Re-root the back!
By David Lauterstein
The back does so much for us – helping us stand, twist, turn, bend forward and back. It’s no surprise the back requires a complicated interweaving and interaction of many muscles. One of the main groups is called the erector spinae.
I never understood the erector spinae until I saw a lovely illustration in Carmine Clemente’s “Regional Atlas of Human Anatomy”. This realistically showed the erectors on the left side and on the right side was a line drawing of their routes and attachments to the ribs, spine and head.
They looked just like vines climbing up a trellis! AHA!
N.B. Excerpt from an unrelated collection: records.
What follows belongs to an exercise in optimizing a design on an open flow for small area; a production flow would make more cautious choices. In this exercise RTL edits were held to simulation tests only and were not proved equivalent to the original. No activity file was given, so power comes from the tool's default toggle rates. No driver is modelled on the clock port, so clocking that relies on it looks cheaper here than on a real chip.

// rvm_core_top
module rvm_core_top (
    input  logic        clk,
    input  logic        resetn,
    output logic        o_mem_c_en,
    output logic [31:0] o_mem_addr,
    input  logic [31:0] i_mem_rdata,
    input  logic        i_mem_stall,
    output logic        o_wb_wen,
    output logic [4:0]  o_wb_addr,
    output logic [31:0] o_wb_wdata
);
Settings: LEC_CHECK=0, CAP_MARGIN=20, CORE_MARGIN=2, CORE_UTILIZATION=65, SLEW_MARGIN=20; clock period 10.0 ns.
standard.sh (not shown) runs the stock make flow with config.mk's settings and CLKGATE_MAP_FILE= SYNTH_SCRIPT=/design/flow/synth_recipe.tcl, a recipe that flattens the netlist after the stock synthesis.
==> flow/flow/run.sh <==
#!/bin/bash
# Standard layout (standard.sh), with buf_1 port buffers and CTS sink
# clusters sized for the flip-flop clock-slew limit, without dummy loads.
export BUFFER_PORTS_ARGS="-buffer_cell sky130_fd_sc_hd__buf_1"
export CTS_ARGS="-sink_clustering_enable -repair_clock_nets -dont_use_dummy_load -sink_clustering_size 36 -sink_clustering_max_diameter 80"
bash standard.sh > standard_run.log 2>&1
The starting point passed the timing, DRC and antenna checks.
What follows belongs to an exercise in optimizing a design on an open flow for a short achievable clock period and few clock cycles per item; a production flow would make more cautious choices. Power figures rest on the tool's default switching activity, not on a simulated workload.

== the reference run ==
==> flow/design.v <==
`default_nettype none
package ssmt_pkg;
  localparam int unsigned OP_W           = 2;
  localparam int unsigned VALUE_W        = 16;
  localparam int unsigned COUNT_W        = 7;
  localparam int unsigned DEF_CAPACITY   = 64;
  localparam int unsigned DEF_ELEM_WIDTH = 16;
  typedef enum logic [OP_W-1:0] {
    OP_INSERT = 2'd0,
    OP_DELETE = 2'd1,
    OP_QUERY  = 2'd2,
    OP_CLEAR  = 2'd3
  } ssmt_op_e;
  typedef struct packed {
    logic ins_en;
    logic del_en;
  } ssmt_ctl_t;
endpackage
`default_nettype wire
`default_nettype none
module ssmt_cell #(
  parameter int unsigned ELEM_WIDTH = ssmt_pkg::DEF_ELEM_WIDTH
) (
  input  wire logic                   clk_i,
  input  wire logic                   we_i,
  input  wire logic [ELEM_WIDTH-1:0]  wdata_i,
  input  wire logic [ELEM_WIDTH-1:0]  elem_i,
  output logic                        match_o
);
  logic [ELEM_WIDTH-1:0] entry_q;
  assign match_o = entry_q == elem_i;
  always_ff @(posedge clk_i) begin
    if (we_i) begin
      entry_q <= wdata_i;
    end
  end
endmodule
`default_nettype wire
`default_nettype none
module small_set_membership_table #(
  parameter int unsigned CAPACITY   = ssmt_pkg::DEF_CAPACITY,
  parameter int unsigned ELEM_WIDTH = ssmt_pkg::DEF_ELEM_WIDTH
) (
  input  wire logic                          clk_i,
  input  wire logic                          rst_ni,
  input  wire logic                          start_i,
  output logic                               busy_o,
  input  wire logic [ssmt_pkg::OP_W-1:0]     op_i,
  input  wire logic [ssmt_pkg::VALUE_W-1:0]  value_i,
  output logic                               valid_o,
  output logic                               was_member_o,
  output logic [ssmt_pkg::COUNT_W-1:0]       count_o,
  output logic                               empty_res_o,
  output logic                               full_res_o,
  output logic                               rejected_o
);
  localparam int unsigned CNT_W = $clog2(CAPACITY + 1);
  localparam int unsigned NGRP  = 4;
  localparam int unsigned GRP   = (CAPACITY + 2 + NGRP + 1 + NGRP - 1) / NGRP;
  localparam int unsigned PHYS  = NGRP * GRP;
  assign busy_o = 1'b0;
  logic [ELEM_WIDTH-1:0] elem;
  assign elem = ELEM_WIDTH'(value_i);
  logic [PHYS-1:0]  valid_q, valid_d;
  logic [PHYS-1:0]  pslot_q;          
  logic             pend_q;           
  logic [PHYS-1:0]  fs_q, fs_d;       
  logic [NGRP-1:0]  gsel_q, gsel_d;   
  logic [PHYS-1:0]  live;             
  assign live = valid_q | (pslot_q & {PHYS{pend_q}});
  logic [PHYS-1:0]       match;
  logic                  b_ins;
  logic [ELEM_WIDTH-1:0] b_v_q;
  for (genvar i = 0; i < PHYS; i++) begin : g_cell
    ssmt_cell #(
      .ELEM_WIDTH(ELEM_WIDTH)
    ) u_cell (
      .clk_i  (clk_i),
      .we_i   (b_ins && fs_q[i]),
      .wdata_i(b_v_q),
      .elem_i (elem),
      .match_o(match[i])
    );
  end
  logic                          b_vld_q;
  logic [ssmt_pkg::OP_W-1:0]     b_op_q;
  logic [PHYS-1:0]               b_m_q;     
  logic                          b_eqp_q;   
  logic                          delok_q;   
  logic                          clr_q;     
  always_ff @(posedge clk_i or negedge rst_ni) begin
    if (!rst_ni) begin
      b_vld_q <= 1'b0;
    end else begin
      b_vld_q <= start_i;
    end
  end
  always_ff @(posedge clk_i) begin
    b_op_q  <= op_i;
    b_v_q   <= elem;
    b_m_q   <= match & live;
    b_eqp_q <= elem == b_v_q;
  end
  logic [CNT_W-1:0] count_q, count_d;
  logic             full_q, full_d;
  logic             empty_d;
  logic             member;
  logic             b_del, b_clr;
  logic             ins_ok, del_ok;
  assign b_ins = b_vld_q && b_op_q == ssmt_pkg::OP_INSERT;
  assign b_del = b_vld_q && b_op_q == ssmt_pkg::OP_DELETE;
  assign b_clr = b_vld_q && b_op_q == ssmt_pkg::OP_CLEAR;
  assign member = ((|b_m_q) && !clr_q && !(delok_q && b_eqp_q)) || (pend_q && b_eqp_q);
  assign ins_ok = b_ins && !member && !full_q;
  assign del_ok = b_del && member;
  always_comb begin
    if (b_clr) begin
      valid_d = '0;
    end else begin
      valid_d = live & ~({PHYS{b_del}} & (b_m_q | (pslot_q & {PHYS{pend_q && b_eqp_q}})));
    end
  end
  logic [PHYS-1:0] freev;
  logic [NGRP-1:0] two;
  assign freev = ~(valid_q | pslot_q | fs_q);
  for (genvar g = 0; g < NGRP; g++) begin : g_grp
    logic [GRP-1:0] f;
    logic [GRP:0]   any, more;
    assign f       = freev[g*GRP +: GRP];
    assign any[0]  = 1'b0;
    assign more[0] = 1'b0;
    for (genvar j = 0; j < GRP; j++) begin : g_slot
      assign fs_d[g*GRP+j] = gsel_q[g] && f[j] && !any[j];
      assign any[j+1]      = any[j] || f[j];
      assign more[j+1]     = more[j] || (any[j] && f[j]);
    end
    assign two[g] = more[GRP];
  end
  for (genvar g = 0; g < NGRP; g++) begin : g_gsel
    if (g == 0) begin : g_first
      assign gsel_d[g] = two[g];
    end else begin : g_rest
      assign gsel_d[g] = two[g] && !(|two[g-1:0]);
    end
  end
  logic [CNT_W-1:0] cnt_mem, cnt_non;
  always_comb begin
    if (b_clr) begin
      cnt_mem = '0;
      cnt_non = '0;
    end else begin
      cnt_mem = b_del ? count_q - CNT_W'(1) : count_q;
      cnt_non = (b_ins && !full_q) ? count_q + CNT_W'(1) : count_q;
    end
  end
  assign count_d = member ? cnt_mem : cnt_non;
  assign full_d  = member ? cnt_mem == CNT_W'(CAPACITY) : cnt_non == CNT_W'(CAPACITY);
  assign empty_d = member ? cnt_mem == '0 : cnt_non == '0;
  always_ff @(posedge clk_i or negedge rst_ni) begin
    if (!rst_ni) begin
      valid_q <= '0;
      pslot_q <= '0;
      pend_q  <= 1'b0;
      delok_q <= 1'b0;
      clr_q   <= 1'b0;
      fs_q    <= PHYS'(1);
      gsel_q  <= NGRP'(1);
      count_q <= '0;
      full_q  <= 1'b0;
    end else begin
      valid_q <= valid_d;
      pslot_q <= fs_q;
      pend_q  <= ins_ok;
      delok_q <= del_ok;
      clr_q   <= b_clr;
      fs_q    <= fs_d;
      gsel_q  <= gsel_d;
      count_q <= count_d;
      full_q  <= full_d;
    end
  end
  logic                          valid_q_r;
  logic                          was_q, empty_q, full_r_q, rej_q;
  logic [ssmt_pkg::COUNT_W-1:0]  cnt_res_q;
  always_ff @(posedge clk_i or negedge rst_ni) begin
    if (!rst_ni) begin
      valid_q_r <= 1'b0;
    end else begin
      valid_q_r <= b_vld_q;
    end
  end
  always_ff @(posedge clk_i) begin
    was_q     <= member;
    cnt_res_q <= ssmt_pkg::COUNT_W'(count_d);
    empty_q   <= empty_d;
    full_r_q  <= full_d;
    rej_q     <= b_ins && !member && full_q;
  end
  assign valid_o      = valid_q_r;
  assign was_member_o = was_q;
  assign count_o      = cnt_res_q;
  assign empty_res_o  = empty_q;
  assign full_res_o   = full_r_q;
  assign rejected_o   = rej_q;
endmodule
`default_nettype wire
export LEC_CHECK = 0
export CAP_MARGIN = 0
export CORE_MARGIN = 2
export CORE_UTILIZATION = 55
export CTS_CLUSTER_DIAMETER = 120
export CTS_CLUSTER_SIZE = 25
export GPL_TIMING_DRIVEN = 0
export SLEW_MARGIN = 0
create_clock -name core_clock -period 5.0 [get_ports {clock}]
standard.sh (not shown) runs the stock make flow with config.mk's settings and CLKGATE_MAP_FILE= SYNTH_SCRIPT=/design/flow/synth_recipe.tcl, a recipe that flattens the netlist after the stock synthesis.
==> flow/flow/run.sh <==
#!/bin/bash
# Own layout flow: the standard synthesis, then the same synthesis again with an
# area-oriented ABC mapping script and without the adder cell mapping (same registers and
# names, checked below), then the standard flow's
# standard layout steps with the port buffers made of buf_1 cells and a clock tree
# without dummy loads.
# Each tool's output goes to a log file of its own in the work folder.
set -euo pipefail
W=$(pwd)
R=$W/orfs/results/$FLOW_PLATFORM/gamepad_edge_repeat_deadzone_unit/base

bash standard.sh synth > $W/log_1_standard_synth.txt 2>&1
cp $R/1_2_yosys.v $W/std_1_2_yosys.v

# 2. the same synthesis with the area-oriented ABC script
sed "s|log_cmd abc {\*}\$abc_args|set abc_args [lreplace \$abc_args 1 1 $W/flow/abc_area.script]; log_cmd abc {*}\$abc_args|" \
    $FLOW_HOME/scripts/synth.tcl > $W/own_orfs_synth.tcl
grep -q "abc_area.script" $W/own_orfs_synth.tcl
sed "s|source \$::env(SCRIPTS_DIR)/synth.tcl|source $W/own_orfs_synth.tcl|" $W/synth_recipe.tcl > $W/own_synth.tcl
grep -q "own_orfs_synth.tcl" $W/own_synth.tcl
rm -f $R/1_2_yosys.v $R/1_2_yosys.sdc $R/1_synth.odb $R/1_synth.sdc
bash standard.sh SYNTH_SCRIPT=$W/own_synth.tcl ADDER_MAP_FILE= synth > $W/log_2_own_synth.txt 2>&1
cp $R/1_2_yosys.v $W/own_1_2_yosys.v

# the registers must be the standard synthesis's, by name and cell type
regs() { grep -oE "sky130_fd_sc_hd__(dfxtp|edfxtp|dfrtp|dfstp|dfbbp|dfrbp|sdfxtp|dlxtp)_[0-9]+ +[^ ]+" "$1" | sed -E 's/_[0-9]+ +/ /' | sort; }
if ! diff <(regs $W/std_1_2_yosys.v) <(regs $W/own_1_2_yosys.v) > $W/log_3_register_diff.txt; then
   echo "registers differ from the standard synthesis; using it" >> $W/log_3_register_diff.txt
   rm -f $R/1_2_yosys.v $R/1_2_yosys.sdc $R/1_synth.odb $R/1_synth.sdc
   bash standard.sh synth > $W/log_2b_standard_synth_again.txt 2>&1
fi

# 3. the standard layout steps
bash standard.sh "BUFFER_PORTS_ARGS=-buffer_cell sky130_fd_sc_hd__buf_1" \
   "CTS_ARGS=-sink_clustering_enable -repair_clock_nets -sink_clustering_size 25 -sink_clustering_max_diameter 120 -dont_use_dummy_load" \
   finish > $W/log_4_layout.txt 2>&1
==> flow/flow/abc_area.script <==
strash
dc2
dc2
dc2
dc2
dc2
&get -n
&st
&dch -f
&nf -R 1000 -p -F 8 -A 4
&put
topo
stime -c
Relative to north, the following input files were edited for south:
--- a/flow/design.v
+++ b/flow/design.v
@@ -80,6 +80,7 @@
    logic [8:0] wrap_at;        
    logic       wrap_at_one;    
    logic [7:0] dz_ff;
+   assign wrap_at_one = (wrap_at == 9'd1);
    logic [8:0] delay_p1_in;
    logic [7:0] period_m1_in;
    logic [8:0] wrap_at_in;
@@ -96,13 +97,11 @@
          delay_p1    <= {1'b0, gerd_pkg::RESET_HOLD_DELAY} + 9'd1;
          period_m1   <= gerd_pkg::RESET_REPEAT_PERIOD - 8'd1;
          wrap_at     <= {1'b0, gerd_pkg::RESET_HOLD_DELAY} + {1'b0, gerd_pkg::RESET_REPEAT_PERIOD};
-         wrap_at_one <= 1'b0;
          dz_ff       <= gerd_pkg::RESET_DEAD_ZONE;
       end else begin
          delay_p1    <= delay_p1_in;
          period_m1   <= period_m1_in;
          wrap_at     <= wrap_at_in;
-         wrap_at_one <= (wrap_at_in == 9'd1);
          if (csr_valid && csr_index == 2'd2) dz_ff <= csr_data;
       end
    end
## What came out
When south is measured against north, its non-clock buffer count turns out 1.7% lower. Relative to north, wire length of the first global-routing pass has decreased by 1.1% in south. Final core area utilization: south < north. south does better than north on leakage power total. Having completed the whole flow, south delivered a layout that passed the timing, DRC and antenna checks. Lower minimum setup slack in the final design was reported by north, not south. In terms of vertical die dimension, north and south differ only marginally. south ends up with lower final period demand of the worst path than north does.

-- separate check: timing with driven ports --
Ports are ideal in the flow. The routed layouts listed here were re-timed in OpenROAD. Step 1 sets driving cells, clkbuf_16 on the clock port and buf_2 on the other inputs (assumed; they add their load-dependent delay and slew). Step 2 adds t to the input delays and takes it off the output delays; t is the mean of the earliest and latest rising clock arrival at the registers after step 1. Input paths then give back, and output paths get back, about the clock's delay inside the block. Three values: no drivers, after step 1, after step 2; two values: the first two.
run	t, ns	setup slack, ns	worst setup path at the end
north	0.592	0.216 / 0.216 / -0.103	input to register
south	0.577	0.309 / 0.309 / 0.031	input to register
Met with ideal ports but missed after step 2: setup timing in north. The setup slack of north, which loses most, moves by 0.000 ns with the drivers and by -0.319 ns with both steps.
Source: an optimization exercise on an open RTL-to-GDS flow (aim: small area, a short achievable clock period and few clock cycles per item). Production flows keep margins and buffers that such runs may drop. The RTL was checked by simulation tests, not by an equivalence proof against the original design. Power and IR drop assume default switching activity.

Design sample_tracker_report_scheduler, start of the top module:
module sample_tracker_report_scheduler (
	input  wire logic                              clk,
	input  wire logic                              arst_n,
	input  wire logic                              cfg_write,
	input  wire logic [strs_pkg::CfgIdxW-1:0]      cfg_index,
	input  wire logic [strs_pkg::CfgW-1:0]         cfg_data,
	input  wire logic                              item_valid,
	output logic                                   item_ready,
	input  wire logic [33:0]                       item,
	output logic                                   result_valid,
	input  wire logic                              result_ready,
	output logic [101:0]                           result
);
Size in the first run: about 200 flip-flops, roughly 180 I/O pins, about 11,000 um^2 of cells after synthesis.
==> flow/config.mk <==
export PLATFORM = sky130hd
export DESIGN_NAME = sample_tracker_report_scheduler
export DESIGN_NICKNAME = sample_tracker_report_scheduler
export VERILOG_FILES = /design/flow/design.v
export SDC_FILE = /design/flow/constraint.sdc
export NUM_CORES = 4
export LEC_CHECK = 0
export CAP_MARGIN = 20
export CORE_MARGIN = 2
export CORE_UTILIZATION = 40
export SETUP_SLACK_MARGIN = 3.5
export SLEW_MARGIN = 20
==> flow/constraint.sdc <==
create_clock -name core_clock -period 6.5 [get_ports {clk}]
set_input_delay 1.3000 -clock core_clock [delete_from_list [all_inputs] [get_ports {clk}]]
set_output_delay 1.3000 -clock core_clock [all_outputs]
set_load 0.01 [all_outputs]
standard.sh (not shown) runs the stock make flow with config.mk's settings and CLKGATE_MAP_FILE= SYNTH_SCRIPT=/design/flow/synth_recipe.tcl, a recipe that flattens the netlist after the stock synthesis.
==> flow/flow/run.sh <==
#!/bin/bash
# The standard layout (standard.sh: the standard flow's synthesis and ORFS flow, unchanged),
# with one difference: the port buffers that global placement inserts on every
# input and output are the smallest plain buffer (buf_1) instead of the cell
# buffer_ports picks by default. Repair may still resize them.
set -euo pipefail
bash standard.sh "BUFFER_PORTS_ARGS=-buffer_cell sky130_fd_sc_hd__buf_1" finish > standard_flow.log 2>&1
Testbench counts at the start, summed over its fixed seeds: cycles 16,016, items 16,000.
So you can imagine the one of the main problems causing lower back pain is our leaning forward so much of the time. When we sit, when we drive, even when we walk, we are often bending the spine forward. The erector spinae keep us from falling on our faces as we lean forward. They have to stay tense so much of the time just as they are holding on for dear life to our rib cage. Finally, just like a plant that’s gotten too heavy for the pot it’s planted in, our forward leaning torsos begin eventually “up-rooting” the erector spinae and their associated connective tissues.
So “re-rooting” the erector spinae is a tender action we do as therapists. We are helping the plant to be more settled in its container; to be more securely and safely rooted. With their straining relieved, these roots can deliver the nourishment the back muscles and their connective tissues so badly need to do their important work. The back needs circulatory refreshment!
Perhaps with this re-rooting of the erectors, the back can be restored as a reliable place, even, dare we say, a place in which we can feel, not strain, but the deep pleasure of healthy movement.
Go back to your roots. Be at home and at peace in your back.